Sera's POV
I'm three rooftops away when I realize Kael isn't following the plan.
We're supposed to be partners now. Forced allies. But the way he's chasing me—red eyes blazing, power crackling around him like a storm—tells me he hasn't accepted Azrael's deal yet.
He still wants me dead.
"Sera!" His roar shakes the buildings. "We need to talk about Judge Brennan!"
Talk. Right. Because the half-demon currently leaping between skyscrapers like gravity is optional definitely wants to have a nice conversation.
I push harder, using my devil-enhanced speed to jump gaps that should be impossible. Ten feet. Twenty feet. Thirty. The city blurs beneath me. If I fall, I die. But if Kael catches me, I might wish I'd fallen.
He lands on the same rooftop two seconds behind me. Not even breathing hard.

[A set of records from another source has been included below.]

## src/rtl/bringup_pkg.sv

```systemverilog
package bringup_pkg;

  typedef enum logic [2:0] {
    ST_IDLE    = 3'd0,
    ST_TX_WAIT = 3'd1,
    ST_TX_RST  = 3'd2,
    ST_RX_WAIT = 3'd3,
    ST_RX_RST  = 3'd4,
    ST_OPER    = 3'd5
  } sup_state_e;

  typedef struct packed {
    logic tx_all;
    logic rx_pll_dp;
    logic rx_dp;
  } reset_req_t;

endpackage

```

## src/rtl/bringup_rst_sync.sv

```systemverilog
module bringup_rst_sync #(
  parameter int STAGES = 2
) (
  input  logic clk,
  input  logic rst_n_async,
  output logic rst_n_sync
);

  logic [STAGES-1:0] sync_q;

  // Assert asynchronously, release after STAGES clock edges.
  always_ff @(posedge clk or negedge rst_n_async) begin
    if (!rst_n_async) begin
      sync_q <= '0;
    end else begin
      sync_q <= {sync_q[STAGES-2:0], 1'b1};
    end
  end

  assign rst_n_sync = sync_q[STAGES-1];

endmodule

```

## src/rtl/bringup_timeout.sv

```systemverilog
module bringup_timeout #(
  parameter int TIMEOUT_CYCLES = 1024
) (
  input  logic clk,
  input  logic rst_n,
  input  logic load,
  input  logic run,
  output logic expired
);

  localparam int CNT_W = (TIMEOUT_CYCLES > 1) ? $clog2(TIMEOUT_CYCLES) : 1;
  localparam logic [CNT_W-1:0] RELOAD = CNT_W'(TIMEOUT_CYCLES - 1);

  logic [CNT_W-1:0] cnt_q;
  logic [CNT_W-1:0] cnt_d;
  logic             cnt_en;

  always_comb begin
    cnt_en = load | (run & (cnt_q != '0));
    cnt_d  = load ? RELOAD : (cnt_q - CNT_W'(1));
  end

  always_ff @(posedge clk or negedge rst_n) begin
    if (!rst_n) begin
      cnt_q <= '0;
    end else if (cnt_en) begin
      cnt_q <= cnt_d;
    end
  end

  assign expired = run & (cnt_q == '0);

  // an exhausted timer never wraps while the wait continues
  a_r3_no_wrap: assert property (@(posedge clk) disable iff (!rst_n)
    (run && !load && (cnt_q == '0)) |=> (cnt_q == '0));

  // each new wait starts from the full window
  a_r3_full_window: assert property (@(posedge clk) disable iff (!rst_n)
    load |=> (cnt_q == RELOAD));

endmodule

```

## src/rtl/bringup_retry_ctr.sv

```systemverilog
module bringup_retry_ctr #(
  parameter int RETRY_SAT = 255,
  parameter int RETRY_W   = 8
) (
  input  logic               clk,
  input  logic               rst_n,
  input  logic               inc,
  output logic [RETRY_W-1:0] count
);

  localparam logic [RETRY_W-1:0] SAT = RETRY_W'(RETRY_SAT);

  logic [RETRY_W-1:0] count_q;
  logic               count_en;

  assign count_en = inc & (count_q != SAT);

  // Only the power-on reset clears the count.
  always_ff @(posedge clk or negedge rst_n) begin
    if (!rst_n) begin
      count_q <= '0;
    end else if (count_en) begin
      count_q <= count_q + RETRY_W'(1);
    end
  end

  assign count = count_q;

  // one step per request below saturation
  a_r5_step: assert property (@(posedge clk) disable iff (!rst_n)
    (inc && (count_q != SAT)) |=> (count_q == $past(count_q) + RETRY_W'(1)));

  // saturation holds
  a_r5_hold_sat: assert property (@(posedge clk) disable iff (!rst_n)
    (count_q == SAT) |=> (count_q == SAT));

  // nothing but a request moves the count
  a_r6_no_clear: assert property (@(posedge clk) disable iff (!rst_n)
    !inc |=> $stable(count_q));

endmodule

```

## src/rtl/bringup_done_gate.sv

```systemverilog
module bringup_done_gate (
  input  logic clk,
  input  logic rst_n,
  input  logic arm,
  input  logic watch,
  input  logic pll_done,
  input  logic dp_done,
  output logic complete
);

  logic pair_ok;
  logic stale_q;
  logic stale_d;
  logic stale_en;

  assign pair_ok = pll_done & dp_done;

  // A reset request marks the flags stale; seeing them low clears it.
  always_comb begin
    stale_en = arm | (watch & ~pair_ok);
    stale_d  = arm;
  end

  always_ff @(posedge clk or negedge rst_n) begin
    if (!rst_n) begin
      stale_q <= 1'b0;
    end else if (stale_en) begin
      stale_q <= stale_d;
    end
  end

  assign complete = watch & pair_ok & ~stale_q;

  // the wait right after a request never completes at once
  a_r8_stale_block: assert property (@(posedge clk) disable iff (!rst_n)
    arm |=> !complete);

  // completion only with both flags high
  a_r2_pair_needed: assert property (@(posedge clk) disable iff (!rst_n)
    complete |-> (pll_done && dp_done));

endmodule

```

## src/rtl/bringup_fsm.sv

```systemverilog
module bringup_fsm
  import bringup_pkg::*;
#(
  parameter bit SHARED_PLL = 1'b0
) (
  input  logic       clk,
  input  logic       rst_n,
  input  logic       user_reset_all,
  input  logic       tx_complete,
  input  logic       rx_complete,
  input  logic       expired,
  input  logic       rx_data_good,
  output logic       timer_load,
  output logic       timer_run,
  output logic       tx_arm,
  output logic       rx_arm,
  output logic       tx_watch,
  output logic       rx_watch,
  output logic       retry_inc,
  output logic       init_done,
  output reset_req_t req
);

  sup_state_e state_q;
  sup_state_e state_d;
  logic       next_is_wait;

  always_comb begin
    state_d = state_q;
    unique case (state_q)
      ST_IDLE:    if (user_reset_all) state_d = ST_TX_WAIT;
      ST_TX_WAIT: begin
        if (tx_complete)  state_d = ST_RX_WAIT;
        else if (expired) state_d = ST_TX_RST;
      end
      ST_TX_RST:  state_d = ST_TX_WAIT;
      ST_RX_WAIT: begin
        if (rx_complete)  state_d = ST_OPER;
        else if (expired) state_d = ST_RX_RST;
      end
      ST_RX_RST:  state_d = ST_RX_WAIT;
      ST_OPER:    if (!rx_data_good) state_d = ST_RX_RST;
      default:    state_d = ST_IDLE;
    endcase
  end

  always_ff @(posedge clk or negedge rst_n) begin
    if (!rst_n) begin
      state_q <= ST_IDLE;
    end else begin
      state_q <= state_d;
    end
  end

  always_comb begin
    next_is_wait = (state_d == ST_TX_WAIT) || (state_d == ST_RX_WAIT);
    timer_load   = next_is_wait && (state_d != state_q);
    timer_run    = (state_q == ST_TX_WAIT) || (state_q == ST_RX_WAIT);
    tx_watch     = (state_q == ST_TX_WAIT);
    rx_watch     = (state_q == ST_RX_WAIT);
    tx_arm       = (state_q == ST_TX_RST);
    rx_arm       = (state_q == ST_TX_RST) || (state_q == ST_RX_RST);
    retry_inc    = (state_q == ST_TX_RST) || (state_q == ST_RX_RST);
    init_done    = (state_q == ST_OPER);
  end

  assign req.tx_all = (state_q == ST_TX_RST);

  generate
    if (SHARED_PLL) begin : g_shared
      assign req.rx_dp     = (state_q == ST_RX_RST);
      assign req.rx_pll_dp = 1'b0;
    end else begin : g_split
      assign req.rx_pll_dp = (state_q == ST_RX_RST);
      assign req.rx_dp     = 1'b0;
    end
  endgenerate

  // without the arming pulse the block stays idle
  a_r1_idle_hold: assert property (@(posedge clk) disable iff (!rst_n)
    ((state_q == ST_IDLE) && !user_reset_all) |=> (state_q == ST_IDLE));

  // transmit timeout leads straight to the full reset request
  a_r3_tx_timeout: assert property (@(posedge clk) disable iff (!rst_n)
    ((state_q == ST_TX_WAIT) && expired && !tx_complete) |=> req.tx_all);

  // a receive request is followed by a fresh receive wait
  a_r4_rx_return: assert property (@(posedge clk) disable iff (!rst_n)
    (req.rx_pll_dp || req.rx_dp) |=> (state_q == ST_RX_WAIT));

  // bad data while operational triggers a receive request
  a_r7_bad_data: assert property (@(posedge clk) disable iff (!rst_n)
    (init_done && !rx_data_good) |=> ((req.rx_pll_dp || req.rx_dp) && !init_done));

  // the full reset request lasts one cycle
  a_r10_tx_single: assert property (@(posedge clk) disable iff (!rst_n)
    req.tx_all |=> !req.tx_all);

endmodule

```

## src/rtl/xcvr_bringup_supervisor.sv

```systemverilog
module xcvr_bringup_supervisor
  import bringup_pkg::*;
#(
  parameter int TIMEOUT_CYCLES = 1024,
  parameter int RETRY_SAT      = 255,
  parameter int RETRY_W        = $clog2(RETRY_SAT + 1),
  parameter bit SHARED_PLL     = 1'b0
) (
  input  logic               clk,
  input  logic               rst_n,
  input  logic               user_reset_all,
  input  logic               tx_pll_done,
  input  logic               tx_dp_done,
  input  logic               rx_pll_done,
  input  logic               rx_dp_done,
  input  logic               rx_data_good,
  output logic               init_done,
  output logic [RETRY_W-1:0] retry_count,
  output logic               tx_reset_all_pulse,
  output logic               rx_pll_dp_reset_pulse,
  output logic               rx_dp_reset_pulse
);

  logic       rst_n_int;
  logic       timer_load;
  logic       timer_run;
  logic       expired;
  logic       tx_arm;
  logic       rx_arm;
  logic       tx_watch;
  logic       rx_watch;
  logic       tx_complete;
  logic       rx_complete;
  logic       retry_inc;
  reset_req_t req;

  bringup_rst_sync #(.STAGES(2)) u_rst_sync (
    .clk         (clk),
    .rst_n_async (rst_n),
    .rst_n_sync  (rst_n_int)
  );

  bringup_timeout #(.TIMEOUT_CYCLES(TIMEOUT_CYCLES)) u_timeout (
    .clk     (clk),
    .rst_n   (rst_n_int),
    .load    (timer_load),
    .run     (timer_run),
    .expired (expired)
  );

  bringup_done_gate u_tx_gate (
    .clk      (clk),
    .rst_n    (rst_n_int),
    .arm      (tx_arm),
    .watch    (tx_watch),
    .pll_done (tx_pll_done),
    .dp_done  (tx_dp_done),
    .complete (tx_complete)
  );

  bringup_done_gate u_rx_gate (
    .clk      (clk),
    .rst_n    (rst_n_int),
    .arm      (rx_arm),
    .watch    (rx_watch),
    .pll_done (rx_pll_done),
    .dp_done  (rx_dp_done),
    .complete (rx_complete)
  );

  bringup_fsm #(.SHARED_PLL(SHARED_PLL)) u_fsm (
    .clk            (clk),
    .rst_n          (rst_n_int),
    .user_reset_all (user_reset_all),
    .tx_complete    (tx_complete),
    .rx_complete    (rx_complete),
    .expired        (expired),
    .rx_data_good   (rx_data_good),
    .timer_load     (timer_load),
    .timer_run      (timer_run),
    .tx_arm         (tx_arm),
    .rx_arm         (rx_arm),
    .tx_watch       (tx_watch),
    .rx_watch       (rx_watch),
    .retry_inc      (retry_inc),
    .init_done      (init_done),
    .req            (req)
  );

  bringup_retry_ctr #(.RETRY_SAT(RETRY_SAT), .RETRY_W(RETRY_W)) u_retry (
    .clk   (clk),
    .rst_n (rst_n_int),
    .inc   (retry_inc),
    .count (retry_count)
  );

  assign tx_reset_all_pulse    = req.tx_all;
  assign rx_pll_dp_reset_pulse = req.rx_pll_dp;
  assign rx_dp_reset_pulse     = req.rx_dp;

  // never two requests at once
  a_r10_one_request: assert property (@(posedge clk) disable iff (!rst_n_int)
    $onehot0({tx_reset_all_pulse, rx_pll_dp_reset_pulse, rx_dp_reset_pulse}));

  // a receive request lasts one cycle
  a_r10_rx_single: assert property (@(posedge clk) disable iff (!rst_n_int)
    (rx_pll_dp_reset_pulse || rx_dp_reset_pulse) |=> !(rx_pll_dp_reset_pulse || rx_dp_reset_pulse));

endmodule

```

"You can't run forever!" he shouts.
"Watch me!"
I sprint toward the edge and leap—a fifty-foot gap to the next building. For a moment I'm flying, the wind screaming past my ears, the ground impossibly far below.
I barely catch the ledge. My fingers scrape concrete. My shoulders scream.
Kael doesn't even slow down. He jumps the gap like it's a puddle, landing in a crouch beside me as I pull myself up.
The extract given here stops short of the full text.